+++ EXTRACTED ENTRIES +++
==> config.mk <==
export PLATFORM = sky130hd
export DESIGN_NAME = anc_delay_sum
export DESIGN_NICKNAME = d
export VERILOG_FILES = /design/src/rtl/anc_delay_sum.sv
export SDC_FILE = /design/constraint.sdc
export NUM_CORES = 1
export LEC_CHECK = 0
export BUFFER_PORTS_ARGS = -buffer_cell sky130_fd_sc_hd__buf_2
export CAP_MARGIN = 15
export CORE_MARGIN = 1.5
export CORE_UTILIZATION = 40
export DETAILED_ROUTE_END_ITERATION = 8
export PLACE_DENSITY = 0.57
export RECOVER_POWER = 50
export SYNTH_ARGS = -nofsm -noshare
export SYNTH_HDL_FRONTEND = slang
export SYNTH_SLANG_ARGS = --single-unit
==> constraint.sdc <==
create_clock -name clk -period 16.6 [get_ports clk]
set_input_delay 4.98 -clock clk [delete_from_list [all_inputs] [get_ports clk]]
set_output_delay 4.98 -clock clk [all_outputs]
set_load 0.01 [all_outputs]
==> src/rtl/anc_delay_sum.sv <==
// rtl/anc_delay_sum.sv - programmable anti-noise delay line with saturating sum into the detector path
//
// Purpose:
//   Delays the inverted-noise sample (anti_in) by delay_reg samples through a
//   circular buffer. Each delayed sample is added to the detector sample (sig_in)
//   with signed saturation. The cancelled result is registered together with a
//   one-cycle valid strobe.
//
// Ports:
//   clk        rising-edge system clock
//   rst        synchronous active-high reset
//   in_valid   sig_in / anti_in pair accepted this cycle
//   sig_in     signed detector sample
//   anti_in    signed anti-noise sample
//   cfg_load   load delay_cfg into delay_reg and flush the fill count
//   delay_cfg  requested delay in samples (0..MAX_DELAY-1)
//   out_data   signed saturated sum (held while out_valid=0)
//   out_valid  one-cycle strobe per accepted sample
//   sat_flag   out_data of the last strobe was clipped (held while out_valid=0)
//   primed     fill count covers the current delay

module anc_delay_sum #(
    parameter int DATA_W    = 16,
    parameter int MAX_DELAY = 64,
    parameter int DLY_W     = 6
) (
    input  logic                     clk,
    input  logic                     rst,
    input  logic                     in_valid,
    input  logic signed [DATA_W-1:0] sig_in,
    input  logic signed [DATA_W-1:0] anti_in,
    input  logic                     cfg_load,
    input  logic        [DLY_W-1:0]  delay_cfg,
    output logic signed [DATA_W-1:0] out_data,
    output logic                     out_valid,
    output logic                     sat_flag,
    output logic                     primed
);

    // fill counts 0..MAX_DELAY inclusive, so it needs one bit more than the pointer
    localparam int FILL_W = DLY_W + 1;
    localparam logic [FILL_W-1:0] FILL_MAX = FILL_W'(MAX_DELAY);

    localparam logic signed [DATA_W-1:0] POS_MAX = {1'b0, {(DATA_W-1){1'b1}}};
    localparam logic signed [DATA_W-1:0] NEG_MIN = {1'b1, {(DATA_W-1){1'b0}}};

    // Sample storage is never cleared; stale entries are masked by fill.
    logic signed [DATA_W-1:0] sample_buf [MAX_DELAY];

    logic [DLY_W-1:0]  wr_ptr;
    logic [DLY_W-1:0]  delay_reg;
    logic [FILL_W-1:0] fill;

    // Effective configuration for this edge: a cfg_load takes effect on the
    // sample accepted in the same cycle, which therefore sees an empty history.
    logic [DLY_W-1:0]  eff_delay;
    logic [FILL_W-1:0] eff_fill;
    logic [FILL_W-1:0] fill_next;
    logic [DLY_W-1:0]  rd_ptr;

    logic signed [DATA_W-1:0] delayed;
    logic signed [DATA_W:0]   sum;
    logic signed [DATA_W-1:0] sum_sat;
    logic                     sum_ovf;

    always_comb begin
        eff_delay = cfg_load ? delay_cfg : delay_reg;
        eff_fill  = cfg_load ? '0 : fill;

        // Pointer arithmetic wraps naturally because MAX_DELAY is 2**DLY_W.
        rd_ptr = wr_ptr - eff_delay;

        // Read happens before this edge's write, so buf[rd_ptr] is the sample
        // accepted exactly eff_delay samples ago.
        if (eff_delay == '0) begin
            delayed = anti_in;
        end else if (eff_fill >= {1'b0, eff_delay}) begin
            delayed = sample_buf[rd_ptr];
        end else begin
            delayed = '0;
        end

        sum = {sig_in[DATA_W-1], sig_in} + {delayed[DATA_W-1], delayed};

        // The result overflows DATA_W exactly when the two top bits of the
        // widened sum disagree; the top bit then tells the direction.
        sum_ovf = sum[DATA_W] ^ sum[DATA_W-1];
        if (!sum_ovf) begin
            sum_sat = sum[DATA_W-1:0];
        end else if (sum[DATA_W]) begin
            sum_sat = NEG_MIN;
        end else begin
            sum_sat = POS_MAX;
        end

        if (in_valid && (eff_fill != FILL_MAX)) begin
            fill_next = eff_fill + FILL_W'(1);
        end else begin
            fill_next = eff_fill;
        end
    end

    always_ff @(posedge clk) begin
        if (rst) begin
            wr_ptr    <= '0;
            fill      <= '0;
            delay_reg <= '0;
            out_data  <= '0;
            out_valid <= 1'b0;
            sat_flag  <= 1'b0;
            primed    <= 1'b0;
        end else begin
            delay_reg <= eff_delay;
            fill      <= fill_next;
            primed    <= (fill_next >= {1'b0, eff_delay});
            out_valid <= in_valid;
            if (in_valid) begin
                wr_ptr   <= wr_ptr + DLY_W'(1);
                out_data <= sum_sat;
                sat_flag <= sum_ovf;
            end
        end
    end

    // Storage has no reset; a sample presented during reset is discarded.
    always_ff @(posedge clk) begin
        if (!rst && in_valid) begin
            sample_buf[wr_ptr] <= anti_in;
        end
    end

endmodule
+++
EXERCISE |
Please copy the lines in the records above between the one holding "export PLATFORM = sky130hd" and the one holding "set_input_delay 4.98 -clock", inclusive, exactly and with no other line.

RESPONSE AREA |
export PLATFORM = sky130hd
export DESIGN_NAME = anc_delay_sum
export DESIGN_NICKNAME = d
export VERILOG_FILES = /design/src/rtl/anc_delay_sum.sv
export SDC_FILE = /design/constraint.sdc
export NUM_CORES = 1
export LEC_CHECK = 0
export BUFFER_PORTS_ARGS = -buffer_cell sky130_fd_sc_hd__buf_2
export CAP_MARGIN = 15
export CORE_MARGIN = 1.5
export CORE_UTILIZATION = 40
export DETAILED_ROUTE_END_ITERATION = 8
export PLACE_DENSITY = 0.57
export RECOVER_POWER = 50
export SYNTH_ARGS = -nofsm -noshare
export SYNTH_HDL_FRONTEND = slang
export SYNTH_SLANG_ARGS = --single-unit
==> constraint.sdc <==
create_clock -name clk -period 16.6 [get_ports clk]
set_input_delay 4.98 -clock clk [delete_from_list [all_inputs] [get_ports clk]]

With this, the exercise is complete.